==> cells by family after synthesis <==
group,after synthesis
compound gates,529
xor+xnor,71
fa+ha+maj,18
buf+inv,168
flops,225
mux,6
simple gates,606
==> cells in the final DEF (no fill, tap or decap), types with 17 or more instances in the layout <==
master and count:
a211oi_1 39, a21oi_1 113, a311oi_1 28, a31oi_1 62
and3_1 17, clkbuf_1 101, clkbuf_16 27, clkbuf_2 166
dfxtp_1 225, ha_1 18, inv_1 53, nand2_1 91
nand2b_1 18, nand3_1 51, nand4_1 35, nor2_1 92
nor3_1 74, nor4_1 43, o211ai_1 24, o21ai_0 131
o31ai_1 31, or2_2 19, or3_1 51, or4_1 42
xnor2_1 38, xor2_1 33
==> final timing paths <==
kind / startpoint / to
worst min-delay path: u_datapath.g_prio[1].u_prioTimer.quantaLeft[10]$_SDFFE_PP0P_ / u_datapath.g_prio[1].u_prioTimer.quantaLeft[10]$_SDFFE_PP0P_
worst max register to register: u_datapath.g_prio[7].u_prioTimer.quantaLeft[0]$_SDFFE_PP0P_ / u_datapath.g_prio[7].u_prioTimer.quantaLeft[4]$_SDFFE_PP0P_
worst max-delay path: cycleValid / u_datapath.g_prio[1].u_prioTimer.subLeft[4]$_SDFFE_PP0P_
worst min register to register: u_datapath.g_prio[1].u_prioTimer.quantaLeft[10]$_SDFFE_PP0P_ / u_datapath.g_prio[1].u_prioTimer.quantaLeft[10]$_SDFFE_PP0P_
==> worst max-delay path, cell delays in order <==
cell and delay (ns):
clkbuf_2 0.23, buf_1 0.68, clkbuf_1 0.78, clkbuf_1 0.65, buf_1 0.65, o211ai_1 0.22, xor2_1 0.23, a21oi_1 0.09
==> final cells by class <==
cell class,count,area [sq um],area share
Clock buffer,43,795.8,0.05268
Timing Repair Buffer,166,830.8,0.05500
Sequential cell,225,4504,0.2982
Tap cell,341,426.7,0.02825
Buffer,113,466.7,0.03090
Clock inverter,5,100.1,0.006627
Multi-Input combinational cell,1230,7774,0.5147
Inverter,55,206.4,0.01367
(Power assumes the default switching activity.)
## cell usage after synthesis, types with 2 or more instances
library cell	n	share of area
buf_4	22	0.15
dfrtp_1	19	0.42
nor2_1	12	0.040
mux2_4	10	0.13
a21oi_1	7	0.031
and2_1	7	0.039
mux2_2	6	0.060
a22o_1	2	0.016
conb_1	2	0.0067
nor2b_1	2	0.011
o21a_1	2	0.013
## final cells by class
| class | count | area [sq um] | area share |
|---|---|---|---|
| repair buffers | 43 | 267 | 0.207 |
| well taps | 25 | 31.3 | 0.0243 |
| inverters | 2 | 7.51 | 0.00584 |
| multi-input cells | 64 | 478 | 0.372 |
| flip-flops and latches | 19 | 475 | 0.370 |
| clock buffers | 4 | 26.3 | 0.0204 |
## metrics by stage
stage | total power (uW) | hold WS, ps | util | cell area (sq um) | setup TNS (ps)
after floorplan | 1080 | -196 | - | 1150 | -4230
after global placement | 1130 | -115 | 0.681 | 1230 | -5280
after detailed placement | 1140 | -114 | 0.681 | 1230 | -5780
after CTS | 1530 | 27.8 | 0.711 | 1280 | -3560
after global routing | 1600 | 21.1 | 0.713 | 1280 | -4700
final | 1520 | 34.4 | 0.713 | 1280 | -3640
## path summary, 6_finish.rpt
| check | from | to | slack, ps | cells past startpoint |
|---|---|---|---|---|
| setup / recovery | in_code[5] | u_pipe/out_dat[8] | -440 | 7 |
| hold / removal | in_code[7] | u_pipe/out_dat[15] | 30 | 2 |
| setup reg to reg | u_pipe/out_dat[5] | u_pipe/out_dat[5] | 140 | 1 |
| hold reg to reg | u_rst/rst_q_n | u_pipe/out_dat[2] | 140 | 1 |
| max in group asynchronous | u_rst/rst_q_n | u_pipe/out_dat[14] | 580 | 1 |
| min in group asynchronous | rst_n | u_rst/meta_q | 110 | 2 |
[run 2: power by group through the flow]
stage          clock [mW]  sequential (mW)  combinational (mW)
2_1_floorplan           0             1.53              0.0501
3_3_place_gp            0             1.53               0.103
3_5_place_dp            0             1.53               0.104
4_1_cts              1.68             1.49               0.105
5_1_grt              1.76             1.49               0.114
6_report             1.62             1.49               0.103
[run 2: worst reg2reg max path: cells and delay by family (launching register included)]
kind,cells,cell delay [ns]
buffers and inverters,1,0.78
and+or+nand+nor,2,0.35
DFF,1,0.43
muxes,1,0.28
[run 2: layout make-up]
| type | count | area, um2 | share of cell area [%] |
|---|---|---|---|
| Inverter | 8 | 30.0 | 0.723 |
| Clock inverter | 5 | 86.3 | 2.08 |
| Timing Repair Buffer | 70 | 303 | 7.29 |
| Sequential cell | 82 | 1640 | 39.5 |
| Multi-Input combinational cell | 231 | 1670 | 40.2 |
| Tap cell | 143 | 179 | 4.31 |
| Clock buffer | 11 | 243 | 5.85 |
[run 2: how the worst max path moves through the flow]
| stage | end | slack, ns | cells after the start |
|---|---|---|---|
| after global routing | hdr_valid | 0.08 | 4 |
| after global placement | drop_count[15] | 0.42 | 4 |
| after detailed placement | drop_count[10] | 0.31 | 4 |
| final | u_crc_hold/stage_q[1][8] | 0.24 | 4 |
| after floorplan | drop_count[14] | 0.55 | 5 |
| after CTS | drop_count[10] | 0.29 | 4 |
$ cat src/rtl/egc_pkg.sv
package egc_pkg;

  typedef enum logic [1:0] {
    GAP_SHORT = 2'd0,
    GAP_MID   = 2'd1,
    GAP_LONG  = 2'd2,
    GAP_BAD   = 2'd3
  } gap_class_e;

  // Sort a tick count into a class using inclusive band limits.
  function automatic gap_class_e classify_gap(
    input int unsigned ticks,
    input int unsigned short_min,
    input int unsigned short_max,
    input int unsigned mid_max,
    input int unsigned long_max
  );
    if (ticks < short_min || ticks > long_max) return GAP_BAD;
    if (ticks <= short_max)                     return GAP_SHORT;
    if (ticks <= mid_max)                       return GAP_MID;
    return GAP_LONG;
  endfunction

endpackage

--

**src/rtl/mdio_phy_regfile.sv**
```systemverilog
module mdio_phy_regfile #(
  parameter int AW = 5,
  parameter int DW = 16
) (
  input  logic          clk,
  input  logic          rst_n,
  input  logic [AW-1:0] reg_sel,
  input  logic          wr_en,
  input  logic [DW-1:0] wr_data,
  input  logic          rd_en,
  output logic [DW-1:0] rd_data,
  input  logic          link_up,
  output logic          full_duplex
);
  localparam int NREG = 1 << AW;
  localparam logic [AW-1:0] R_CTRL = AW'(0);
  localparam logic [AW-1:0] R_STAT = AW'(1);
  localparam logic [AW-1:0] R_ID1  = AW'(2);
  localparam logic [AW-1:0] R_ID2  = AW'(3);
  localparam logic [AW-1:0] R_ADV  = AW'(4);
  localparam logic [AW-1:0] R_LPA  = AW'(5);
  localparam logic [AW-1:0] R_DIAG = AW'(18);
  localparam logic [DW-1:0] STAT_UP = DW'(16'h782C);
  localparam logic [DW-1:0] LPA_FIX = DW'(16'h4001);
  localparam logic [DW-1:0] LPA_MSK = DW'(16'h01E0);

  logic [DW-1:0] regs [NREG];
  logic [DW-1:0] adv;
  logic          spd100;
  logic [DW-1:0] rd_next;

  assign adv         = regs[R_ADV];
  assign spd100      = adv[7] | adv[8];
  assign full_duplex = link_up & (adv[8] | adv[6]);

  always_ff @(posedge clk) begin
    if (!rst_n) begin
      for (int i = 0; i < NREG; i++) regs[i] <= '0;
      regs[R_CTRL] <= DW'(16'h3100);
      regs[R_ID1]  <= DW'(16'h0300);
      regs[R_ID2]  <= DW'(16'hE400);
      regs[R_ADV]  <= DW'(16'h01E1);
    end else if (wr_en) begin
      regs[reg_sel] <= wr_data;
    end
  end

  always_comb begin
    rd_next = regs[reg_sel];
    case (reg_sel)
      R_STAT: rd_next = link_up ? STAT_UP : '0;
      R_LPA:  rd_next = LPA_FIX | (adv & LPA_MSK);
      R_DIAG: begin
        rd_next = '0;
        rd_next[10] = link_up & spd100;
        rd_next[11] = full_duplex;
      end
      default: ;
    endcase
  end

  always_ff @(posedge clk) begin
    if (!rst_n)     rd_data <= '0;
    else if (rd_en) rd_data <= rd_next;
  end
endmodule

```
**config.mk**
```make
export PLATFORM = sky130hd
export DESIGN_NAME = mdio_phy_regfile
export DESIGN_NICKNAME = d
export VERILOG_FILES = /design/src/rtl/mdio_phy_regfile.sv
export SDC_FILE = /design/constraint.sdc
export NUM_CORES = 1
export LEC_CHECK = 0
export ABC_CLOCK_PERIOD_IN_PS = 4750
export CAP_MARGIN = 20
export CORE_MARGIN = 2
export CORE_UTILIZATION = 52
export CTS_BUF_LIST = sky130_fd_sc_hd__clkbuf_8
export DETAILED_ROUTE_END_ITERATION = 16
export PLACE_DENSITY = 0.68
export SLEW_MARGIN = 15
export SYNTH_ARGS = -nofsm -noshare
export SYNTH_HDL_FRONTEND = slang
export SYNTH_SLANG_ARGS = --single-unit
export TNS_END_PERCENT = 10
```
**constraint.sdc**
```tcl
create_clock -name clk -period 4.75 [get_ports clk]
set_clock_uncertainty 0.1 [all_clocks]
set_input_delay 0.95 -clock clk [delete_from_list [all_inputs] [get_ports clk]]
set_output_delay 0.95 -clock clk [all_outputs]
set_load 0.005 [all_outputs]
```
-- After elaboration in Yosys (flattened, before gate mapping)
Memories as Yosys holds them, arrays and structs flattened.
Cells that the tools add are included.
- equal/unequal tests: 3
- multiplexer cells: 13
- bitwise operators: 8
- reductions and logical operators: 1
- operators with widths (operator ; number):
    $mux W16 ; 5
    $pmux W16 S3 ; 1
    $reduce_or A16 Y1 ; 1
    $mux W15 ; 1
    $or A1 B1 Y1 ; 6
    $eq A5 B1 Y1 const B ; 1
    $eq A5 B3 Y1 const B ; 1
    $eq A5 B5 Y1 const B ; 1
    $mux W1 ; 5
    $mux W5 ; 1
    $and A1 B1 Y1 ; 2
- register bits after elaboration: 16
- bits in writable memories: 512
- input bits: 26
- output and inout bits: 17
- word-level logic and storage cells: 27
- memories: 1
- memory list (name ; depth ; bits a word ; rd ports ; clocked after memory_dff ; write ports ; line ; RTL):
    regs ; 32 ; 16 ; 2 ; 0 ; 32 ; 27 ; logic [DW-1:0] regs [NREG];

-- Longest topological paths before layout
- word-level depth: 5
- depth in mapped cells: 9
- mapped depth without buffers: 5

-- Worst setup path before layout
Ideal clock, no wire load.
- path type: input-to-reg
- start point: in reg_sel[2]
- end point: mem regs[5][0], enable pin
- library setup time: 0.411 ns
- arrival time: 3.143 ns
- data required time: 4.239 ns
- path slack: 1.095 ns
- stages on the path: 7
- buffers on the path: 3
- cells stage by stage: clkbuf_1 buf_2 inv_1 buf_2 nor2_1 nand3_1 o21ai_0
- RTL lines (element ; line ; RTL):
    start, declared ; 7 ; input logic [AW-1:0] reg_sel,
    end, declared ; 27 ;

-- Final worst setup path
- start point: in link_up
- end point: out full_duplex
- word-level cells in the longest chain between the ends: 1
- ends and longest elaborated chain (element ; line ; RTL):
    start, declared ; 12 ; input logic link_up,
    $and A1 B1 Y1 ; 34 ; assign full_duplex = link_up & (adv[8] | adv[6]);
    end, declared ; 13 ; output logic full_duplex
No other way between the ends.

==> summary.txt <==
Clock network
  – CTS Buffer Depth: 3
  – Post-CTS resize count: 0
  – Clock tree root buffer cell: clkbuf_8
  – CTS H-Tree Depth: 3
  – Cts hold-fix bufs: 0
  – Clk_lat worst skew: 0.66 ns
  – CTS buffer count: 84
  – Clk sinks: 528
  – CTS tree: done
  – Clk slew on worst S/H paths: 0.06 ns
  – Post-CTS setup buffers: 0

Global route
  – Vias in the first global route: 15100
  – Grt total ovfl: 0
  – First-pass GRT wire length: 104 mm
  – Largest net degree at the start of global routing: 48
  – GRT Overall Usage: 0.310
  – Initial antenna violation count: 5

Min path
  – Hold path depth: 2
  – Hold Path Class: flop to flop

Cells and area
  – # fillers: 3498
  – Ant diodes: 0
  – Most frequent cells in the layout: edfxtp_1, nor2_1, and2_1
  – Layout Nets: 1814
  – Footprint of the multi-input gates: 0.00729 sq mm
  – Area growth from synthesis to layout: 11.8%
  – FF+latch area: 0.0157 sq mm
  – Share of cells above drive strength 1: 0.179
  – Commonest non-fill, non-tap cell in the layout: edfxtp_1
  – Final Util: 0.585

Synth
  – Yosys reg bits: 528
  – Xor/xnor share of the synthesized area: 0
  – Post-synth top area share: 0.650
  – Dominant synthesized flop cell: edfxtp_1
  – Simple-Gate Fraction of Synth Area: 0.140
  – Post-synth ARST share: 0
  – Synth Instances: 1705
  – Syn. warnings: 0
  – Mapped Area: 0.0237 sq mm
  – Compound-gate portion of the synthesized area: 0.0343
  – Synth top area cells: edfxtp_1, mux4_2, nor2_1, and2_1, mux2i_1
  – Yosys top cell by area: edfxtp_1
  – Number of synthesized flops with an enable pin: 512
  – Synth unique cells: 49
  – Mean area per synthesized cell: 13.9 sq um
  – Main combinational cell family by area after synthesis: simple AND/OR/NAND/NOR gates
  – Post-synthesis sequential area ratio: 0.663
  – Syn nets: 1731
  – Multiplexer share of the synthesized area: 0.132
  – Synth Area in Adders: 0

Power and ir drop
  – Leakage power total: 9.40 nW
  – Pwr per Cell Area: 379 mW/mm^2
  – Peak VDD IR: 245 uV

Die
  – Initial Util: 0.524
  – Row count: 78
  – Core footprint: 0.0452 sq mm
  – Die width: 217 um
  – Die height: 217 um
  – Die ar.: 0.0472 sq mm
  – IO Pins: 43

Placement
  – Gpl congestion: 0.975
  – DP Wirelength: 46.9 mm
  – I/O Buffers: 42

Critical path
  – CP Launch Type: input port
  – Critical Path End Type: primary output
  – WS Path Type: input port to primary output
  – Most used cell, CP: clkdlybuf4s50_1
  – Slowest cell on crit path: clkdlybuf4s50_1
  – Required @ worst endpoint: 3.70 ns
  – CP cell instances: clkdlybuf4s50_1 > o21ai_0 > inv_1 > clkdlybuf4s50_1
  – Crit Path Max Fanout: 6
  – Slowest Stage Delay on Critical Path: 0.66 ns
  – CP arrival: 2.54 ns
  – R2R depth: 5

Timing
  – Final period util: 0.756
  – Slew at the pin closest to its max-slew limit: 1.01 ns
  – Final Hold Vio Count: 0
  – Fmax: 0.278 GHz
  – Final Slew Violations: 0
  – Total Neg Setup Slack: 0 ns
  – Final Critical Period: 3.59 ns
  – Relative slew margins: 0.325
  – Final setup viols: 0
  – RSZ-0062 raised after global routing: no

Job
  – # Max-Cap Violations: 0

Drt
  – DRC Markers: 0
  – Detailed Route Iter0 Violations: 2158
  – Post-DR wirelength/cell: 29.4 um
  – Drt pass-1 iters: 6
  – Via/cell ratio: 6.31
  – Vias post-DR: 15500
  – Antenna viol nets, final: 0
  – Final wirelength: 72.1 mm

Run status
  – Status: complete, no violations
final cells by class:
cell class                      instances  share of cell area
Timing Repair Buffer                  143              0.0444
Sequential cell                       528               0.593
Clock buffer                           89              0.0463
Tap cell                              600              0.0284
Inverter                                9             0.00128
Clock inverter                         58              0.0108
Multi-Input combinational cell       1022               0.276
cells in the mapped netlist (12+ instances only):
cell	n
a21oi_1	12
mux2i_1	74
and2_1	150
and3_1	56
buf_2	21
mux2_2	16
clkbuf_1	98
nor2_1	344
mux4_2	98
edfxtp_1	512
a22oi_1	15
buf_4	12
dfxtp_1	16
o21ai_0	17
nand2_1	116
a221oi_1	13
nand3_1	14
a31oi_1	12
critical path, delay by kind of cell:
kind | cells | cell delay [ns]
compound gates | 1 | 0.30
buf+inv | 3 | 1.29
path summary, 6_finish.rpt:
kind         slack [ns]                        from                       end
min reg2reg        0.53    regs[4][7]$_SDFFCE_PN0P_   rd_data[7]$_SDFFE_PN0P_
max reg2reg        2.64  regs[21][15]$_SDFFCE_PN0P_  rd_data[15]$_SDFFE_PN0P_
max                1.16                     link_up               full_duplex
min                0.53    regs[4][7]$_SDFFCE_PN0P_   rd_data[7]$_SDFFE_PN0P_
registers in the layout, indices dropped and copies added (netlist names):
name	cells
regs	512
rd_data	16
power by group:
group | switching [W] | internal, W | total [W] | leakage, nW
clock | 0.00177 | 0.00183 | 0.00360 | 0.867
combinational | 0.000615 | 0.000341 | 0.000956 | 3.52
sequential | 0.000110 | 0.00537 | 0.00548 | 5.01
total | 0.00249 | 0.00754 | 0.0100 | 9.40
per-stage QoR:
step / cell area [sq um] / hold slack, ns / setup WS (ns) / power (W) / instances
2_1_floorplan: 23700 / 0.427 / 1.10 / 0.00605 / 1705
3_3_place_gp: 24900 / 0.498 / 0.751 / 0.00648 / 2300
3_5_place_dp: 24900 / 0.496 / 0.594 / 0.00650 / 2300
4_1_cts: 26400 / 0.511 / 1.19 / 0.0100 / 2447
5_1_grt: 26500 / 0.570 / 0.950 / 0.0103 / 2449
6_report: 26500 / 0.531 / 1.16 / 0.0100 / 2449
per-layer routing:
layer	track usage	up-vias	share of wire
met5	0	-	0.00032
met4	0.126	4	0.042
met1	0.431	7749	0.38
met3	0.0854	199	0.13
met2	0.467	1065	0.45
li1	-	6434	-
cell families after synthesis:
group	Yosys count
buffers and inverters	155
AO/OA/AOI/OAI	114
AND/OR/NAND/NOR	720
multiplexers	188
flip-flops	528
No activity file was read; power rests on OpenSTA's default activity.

= Instructions to follow =
From the records above, return each line that has the string "types".

= Solved exercise =
==> cells in the final DEF (no fill, tap or decap), types with 17 or more instances in the layout <==
## cell usage after synthesis, types with 2 or more instances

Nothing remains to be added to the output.